Они четко отдавали честь, так резко и быстро отдергивая руку от фуражки, будто она раскалена. Были они такие подтянутые, ловкие и даже шагали не как обычные мальчишки. Не вразвалочку, не руки в карманах.
Юла глядел на них с завистью. И надо же — как повезло!
Мать однажды собрала «семейный совет»: своего старшего брата дядю Федю, и сестру, тетю Надю.
Однорукий дядя Федя по такому важному случаю явился в кителе со всеми своими орденами и медалями. Обычно он нещадно дымил едкими самокрутками, удивительно ловко сворачивая их единственной рукой. Но на этот раз дядя Федя курил тонкие папиросы-«гвоздики». Тетя Надя пришла в шелковом платье. И Юлу мать нарядила в почти новую синюю сатиновую рубашку, перешитую из отцовской косоворотки.

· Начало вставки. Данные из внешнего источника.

$ cat src/hw/rtl/igemv_pkg.sv
// Shared constants, register codes and types for the int8 row-scaled GEMV block.
`timescale 1ns / 1ps
package igemv_pkg;

	localparam int LANES          = 4;
	localparam int LG_LANES       = $clog2(LANES);
	localparam int SAT_BLOCK      = 32;
	localparam int MAX_LENGTH_DEF = 8192;

	localparam int VLEN_W   = 14;
	localparam int SCALE_W  = 16;
	localparam int RCOUNT_W = 17;
	localparam int ROW_W    = 16;
	localparam int SUM_W    = 32;
	localparam int VAL_W    = 48;
	localparam int CFG_W    = 17;
	localparam int CFG_IDX_W = 2;

	localparam int PROD_W = 17;
	localparam int LSUM_W = PROD_W + LG_LANES;

	localparam logic [CFG_IDX_W-1:0] REG_VLEN   = 2'd0;
	localparam logic [CFG_IDX_W-1:0] REG_ASCALE = 2'd1;
	localparam logic [CFG_IDX_W-1:0] REG_RCOUNT = 2'd2;

	localparam logic MODE_LOAD = 1'b0;
	localparam logic MODE_WGT  = 1'b1;

	localparam logic [VLEN_W-1:0]   VLEN_RST   = 14'd2560;
	localparam logic [SCALE_W-1:0]  ASCALE_RST = 16'd655;
	localparam logic [RCOUNT_W-1:0] RCOUNT_RST = 17'd10240;

	typedef logic [7:0]                act_t;
	typedef logic signed [7:0]         wgt_t;
	typedef logic signed [PROD_W-1:0]  prod_t;
	typedef logic signed [SUM_W-1:0]   sum_t;

	typedef struct packed {
		logic vld;
		logic last;
		logic sat;
	} ctl_t;

endpackage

Юла, чинно сидел у окна, а трое взрослых — за столом.
Решение приняли быстро.
— Отдать мальца в Суворовское, — строго сказал дядя Федя. — Там из него человека смастерят. Факт.
Женщины согласились.
Матери одной с ним не совладать. Весь день на фабрике. А мальчишка на дворе шастает. Еще, того и гляди, с хулиганьем свяжется. И к тому же — в Суворовское в первую очередь принимают тех, у кого отцы на фронте погибли. А у Юлия отец, старший лейтенант, пал смертью храбрых под Курском.
— Да, — сказал Юла. — Мать говорит: на днях вызовут. Надо пройти осмотр.
— Пройдешь! — сказал Венька. — А станешь суворовцем — не забывай. Заходи. Как увольнительную получишь, сразу и заходи.
— Конечно! — сказал Юла;- Что за вопрос? Ну, а пока… Пора домой.
Венька кивнул.
Глава II. СТРАШНЫЙ СОН
ать всплеснула руками:
— О горюшко мое! Опять подрался?
Юла снял куртку.
— Упал.
— Больно часто падаешь, — сказала мать. — И все — носом. Все — носом. Или он у тебя тяжелый? Юла быстро прошел к столу, сел и сразу поджал ноги. Но хитрость не помогла.
— Опять ботинки изувечил? — мать чуть не заплакала. — Да где ж на тебя обувки напастись, идол?!
Юла молчал. Да, он знал, с каким трудом достала мать эти ботинки. В магазинах обуви не было. Ее не продавали. Ее выдавали. Чтоб получить ботинки, надо было раздобыть специальный талон. Ордер. А достать этот самый ордер было ой как нелегко! Матери на фабрике потому только и дали, что вдова фронтовика.
— Лишь неделю назад чинила, и вот — на тебе — опять! — Мать в сердцах хлопнула себя по бедрам. — Завтра же снесешь в мастерскую. А пока чинить будут, хлюпай в галошах.
Юла и сам знал: больше не в чем.
Он быстро поел — опять эта чертова овсянка! — и забрался в кровать. Ложились они всегда рано. Матери утром на фабрику: она встает в шесть.